B52A-06:
Land-atmosphere fluxes during hydro-meteorological extremes: comparing high-resolution upscaled fluxes with site-level observations

Friday, 19 December 2014: 11:35 AM
Miguel D Mahecha1, Martin Jung1, Jannis von Buttlar2, Alexander Knohl3, Dario Papale4, Anja Rammig5, Jakob Zscheischler6 and Markus Reichstein1, (1)Max Planck Institute for Biogeochemistry, Jena, Germany, (2)Max-Planck-Institute for Biogeochemistry, Jena, Germany, (3)University of Göttingen, Göttingen, Germany, (4)Tuscia University, Department for Innovation in Biological, Agro-food and Forest systems (DIBAF), Viterbo, Italy, (5)Potsdam Institute for Climate Impact Research, Potsdam, Germany, (6)Max Planck Institute for Biogeochemistry, Tübingen, Germany
Abstract:
Multiple lines of evidence indicate that hydro-meteorological extreme events significantly alter regional water and carbon balances.
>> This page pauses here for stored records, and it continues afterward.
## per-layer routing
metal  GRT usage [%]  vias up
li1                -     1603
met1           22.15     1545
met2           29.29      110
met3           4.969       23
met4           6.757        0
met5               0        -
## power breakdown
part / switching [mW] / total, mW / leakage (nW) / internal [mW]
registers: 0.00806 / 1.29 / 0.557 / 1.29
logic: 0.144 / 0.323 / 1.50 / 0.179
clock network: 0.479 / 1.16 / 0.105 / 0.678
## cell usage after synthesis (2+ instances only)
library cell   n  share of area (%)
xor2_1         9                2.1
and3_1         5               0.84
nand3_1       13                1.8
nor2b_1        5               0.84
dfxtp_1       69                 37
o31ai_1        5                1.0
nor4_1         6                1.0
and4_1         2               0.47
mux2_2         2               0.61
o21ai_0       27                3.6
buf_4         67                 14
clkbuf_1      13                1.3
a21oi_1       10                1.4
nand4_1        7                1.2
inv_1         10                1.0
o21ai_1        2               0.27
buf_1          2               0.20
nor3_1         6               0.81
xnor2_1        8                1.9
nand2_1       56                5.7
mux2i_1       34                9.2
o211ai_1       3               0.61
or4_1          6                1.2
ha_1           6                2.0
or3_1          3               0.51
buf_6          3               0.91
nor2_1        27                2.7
==> src/rtl/column_plotter_if.sv <==
// Pixel-column request/result bundle between a column requester and the plotter.
interface column_plotter_if;
   logic       start_plot;
   logic [7:0] X_pos_in;
   logic [6:0] Y_pos_in;
   logic [6:0] rect_size;
   logic [2:0] color_in;
   logic [2:0] ceil_color;
   logic [2:0] floor_color;
   logic       plot_enable;
   logic [7:0] X;
   logic [6:0] Y;
   logic [2:0] color_out;
   logic       busy;
   logic       end_plot;

   modport master (
      output start_plot, X_pos_in, Y_pos_in, rect_size, color_in, ceil_color, floor_color,
      input  plot_enable, X, Y, color_out, busy, end_plot
   );

   modport slave (
      input  start_plot, X_pos_in, Y_pos_in, rect_size, color_in, ceil_color, floor_color,
      output plot_enable, X, Y, color_out, busy, end_plot
   );
endinterface

==> src/rtl/column_plotter.sv <==
// Paints one screen column top to bottom (ceiling, wall, floor), one registered pixel per cycle.
// First pixel appears the cycle after start is accepted; start is ignored while busy.
module column_plotter #(
   parameter int SCREEN_W = 160,
   parameter int SCREEN_H = 120
) (
   input  logic            clock,
   input  logic            reset,
   column_plotter_if.slave bus
);
   localparam logic [7:0] W8       = 8'(SCREEN_W);
   localparam logic [7:0] H8       = 8'(SCREEN_H);
   localparam logic [6:0] LAST_ROW = 7'(SCREEN_H - 1);

   typedef enum logic [1:0] {S_IDLE, S_PLOT, S_DONE} state_t;

   state_t     state_q, state_d;
   logic [6:0] row_q, row_d;
   logic [7:0] xl_q, xl_d;
   logic [6:0] top_q, top_d;
   logic [6:0] size_q, size_d;
   logic [2:0] wall_q, wall_d;
   logic [2:0] ceil_q, ceil_d;
   logic [2:0] floor_q, floor_d;
   logic       pe_q, pe_d;
   logic [7:0] x_q, x_d;
   logic [6:0] y_q, y_d;
   logic [2:0] col_q, col_d;
   logic       busy_q, busy_d;
   logic       end_q, end_d;
   logic [6:0] row_nxt;

   // Wall end is formed 8 bits wide so top+size never wraps before clamping.
   function automatic logic [2:0] row_color(input logic [6:0] row, input logic [6:0] top,
                                            input logic [6:0] size, input logic [2:0] wall,
                                            input logic [2:0] ceil, input logic [2:0] flr);
      logic [7:0] wall_end;
      wall_end = {1'b0, top} + {1'b0, size};
      if (wall_end > H8) wall_end = H8;
      if (row < top) return ceil;
      if ({1'b0, row} < wall_end) return wall;
      return flr;
   endfunction

   assign row_nxt = row_q + 7'd1;

   always_comb begin
      state_d = state_q;
      row_d   = row_q;
      xl_d    = xl_q;
      top_d   = top_q;
      size_d  = size_q;
      wall_d  = wall_q;
      ceil_d  = ceil_q;
      floor_d = floor_q;
      pe_d    = 1'b0;
      x_d     = 8'd0;
      y_d     = 7'd0;
      col_d   = 3'd0;
      busy_d  = 1'b0;
      end_d   = 1'b0;
      case (state_q)
         S_IDLE: begin
            if (bus.start_plot) begin
               xl_d    = bus.X_pos_in;
               top_d   = bus.Y_pos_in;
               size_d  = bus.rect_size;
               wall_d  = bus.color_in;
               ceil_d  = bus.ceil_color;
               floor_d = bus.floor_color;
               row_d   = 7'd0;
               busy_d  = 1'b1;
               if (bus.X_pos_in >= W8) begin
                  state_d = S_DONE;
                  end_d   = 1'b1;
               end else begin
                  state_d = S_PLOT;
                  pe_d    = 1'b1;
                  x_d     = bus.X_pos_in;
                  col_d   = row_color(7'd0, bus.Y_pos_in, bus.rect_size, bus.color_in,
                                      bus.ceil_color, bus.floor_color);
               end
            end
         end
         S_PLOT: begin
            busy_d = 1'b1;
            if (row_q == LAST_ROW) begin
               state_d = S_DONE;
               end_d   = 1'b1;
            end else begin
               row_d = row_nxt;
               pe_d  = 1'b1;
               x_d   = xl_q;
               y_d   = row_nxt;
               col_d = row_color(row_nxt, top_q, size_q, wall_q, ceil_q, floor_q);
            end
         end
         S_DONE: begin
            state_d = S_IDLE;
            row_d   = 7'd0;
         end
         default: state_d = S_IDLE;
      endcase
   end

   always_ff @(posedge clock) begin
      if (reset) begin
         state_q <= S_IDLE;
         row_q   <= 7'd0;
         xl_q    <= 8'd0;
         top_q   <= 7'd0;
         size_q  <= 7'd0;
         wall_q  <= 3'd0;
         ceil_q  <= 3'd0;
         floor_q <= 3'd0;
         pe_q    <= 1'b0;
         x_q     <= 8'd0;
         y_q     <= 7'd0;
         col_q   <= 3'd0;
         busy_q  <= 1'b0;
         end_q   <= 1'b0;
      end else begin
         state_q <= state_d;
         row_q   <= row_d;
         xl_q    <= xl_d;
         top_q   <= top_d;
         size_q  <= size_d;
         wall_q  <= wall_d;
         ceil_q  <= ceil_d;
         floor_q <= floor_d;
         pe_q    <= pe_d;
         x_q     <= x_d;
         y_q     <= y_d;
         col_q   <= col_d;
         busy_q  <= busy_d;
         end_q   <= end_d;
      end
   end

   assign bus.plot_enable = pe_q;
   assign bus.X           = x_q;
   assign bus.Y           = y_q;
   assign bus.color_out   = col_q;
   assign bus.busy        = busy_q;
   assign bus.end_plot    = end_q;
endmodule

==> src/flat_wrapper.sv <==
// flat-port wrapper written by rule: the top's interface ports become plain ports
module column_plotter_flat 
#(
   parameter int SCREEN_W = 160,
   parameter int SCREEN_H = 120
)
  (clock, reset, bus_start_plot, bus_X_pos_in, bus_Y_pos_in, bus_rect_size, bus_color_in, bus_ceil_color, bus_floor_color, bus_plot_enable, bus_X, bus_Y, bus_color_out, bus_busy, bus_end_plot);
  column_plotter_if bus_i ();
  input  logic clock;
  input  logic reset;
  input wire logic [$bits(bus_i.start_plot)-1:0] bus_start_plot;
  input wire logic [$bits(bus_i.X_pos_in)-1:0] bus_X_pos_in;
  input wire logic [$bits(bus_i.Y_pos_in)-1:0] bus_Y_pos_in;
  input wire logic [$bits(bus_i.rect_size)-1:0] bus_rect_size;
  input wire logic [$bits(bus_i.color_in)-1:0] bus_color_in;
  input wire logic [$bits(bus_i.ceil_color)-1:0] bus_ceil_color;
  input wire logic [$bits(bus_i.floor_color)-1:0] bus_floor_color;
  output wire logic [$bits(bus_i.plot_enable)-1:0] bus_plot_enable;
  output wire logic [$bits(bus_i.X)-1:0] bus_X;
  output wire logic [$bits(bus_i.Y)-1:0] bus_Y;
  output wire logic [$bits(bus_i.color_out)-1:0] bus_color_out;
  output wire logic [$bits(bus_i.busy)-1:0] bus_busy;
  output wire logic [$bits(bus_i.end_plot)-1:0] bus_end_plot;
  assign bus_i.start_plot = bus_start_plot;
  assign bus_i.X_pos_in = bus_X_pos_in;
  assign bus_i.Y_pos_in = bus_Y_pos_in;
  assign bus_i.rect_size = bus_rect_size;
  assign bus_i.color_in = bus_color_in;
  assign bus_i.ceil_color = bus_ceil_color;
  assign bus_i.floor_color = bus_floor_color;
  assign bus_plot_enable = bus_i.plot_enable;
  assign bus_X = bus_i.X;
  assign bus_Y = bus_i.Y;
  assign bus_color_out = bus_i.color_out;
  assign bus_busy = bus_i.busy;
  assign bus_end_plot = bus_i.end_plot;
  column_plotter #(.SCREEN_W(SCREEN_W), .SCREEN_H(SCREEN_H)) u_core (.clock(clock), .reset(reset), .bus(bus_i));
endmodule
### config.mk
export PLATFORM = sky130hd
export DESIGN_NAME = cpu_run_ctrl
export DESIGN_NICKNAME = d
export VERILOG_FILES = /design/src/rtl/cpu_run_ctrl.sv
export SDC_FILE = /design/constraint.sdc
export NUM_CORES = 1
export LEC_CHECK = 0
export BUFFER_PORTS_ARGS = -buffer_cell sky130_fd_sc_hd__buf_2
export CAP_MARGIN = 20
export CELL_PAD_IN_SITES_DETAIL_PLACEMENT = 0
export CELL_PAD_IN_SITES_GLOBAL_PLACEMENT = 1
export CORE_ASPECT_RATIO = 0.75
export CORE_MARGIN = 3
export CORE_UTILIZATION = 35
export CTS_BUF_LIST = sky130_fd_sc_hd__clkbuf_8
export DETAILED_ROUTE_END_ITERATION = 8
export PLACE_DENSITY = 0.76
export SLEW_MARGIN = 10
export SYNTH_ARGS = -nofsm -noshare
export SYNTH_HDL_FRONTEND = slang
export SYNTH_SLANG_ARGS = --single-unit
### constraint.sdc
create_clock -name clk -period 3.7 [get_ports clk]
set_clock_uncertainty 0.1 [all_clocks]
set_input_delay 0.74 -clock clk [delete_from_list [all_inputs] [get_ports clk]]
set_output_delay 0.74 -clock clk [all_outputs]
set_load 0.01 [all_outputs]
Our aim is to understand the origins and effects of large-scale spatiotemporal extremes in land-atmosphere carbon and energy fluxes. The analsis is based an ensemble of global high-resolution carbon and energy flux products (FLUXCOM). This ensemble product is derived from upscaling FLUXNET eddy covariance observations with multiple machine learning methods. The FLUXCOM data cover the period 2001-2012 at 8 daily temporal and 0.0833 degree spatial resolution. We confront the signatures of extreme events detected in upscaled land-atmosphere fluxes to an analogous evaluation of FLUXNET site-level eddy covariance data. We discuss under which circumstances observed site-level responses to climate extremes deviate from results of the upscaled data. In particular we address the question in which ecosystems droughts act as key triggers of extreme anomalies in land-atmosphere fluxes.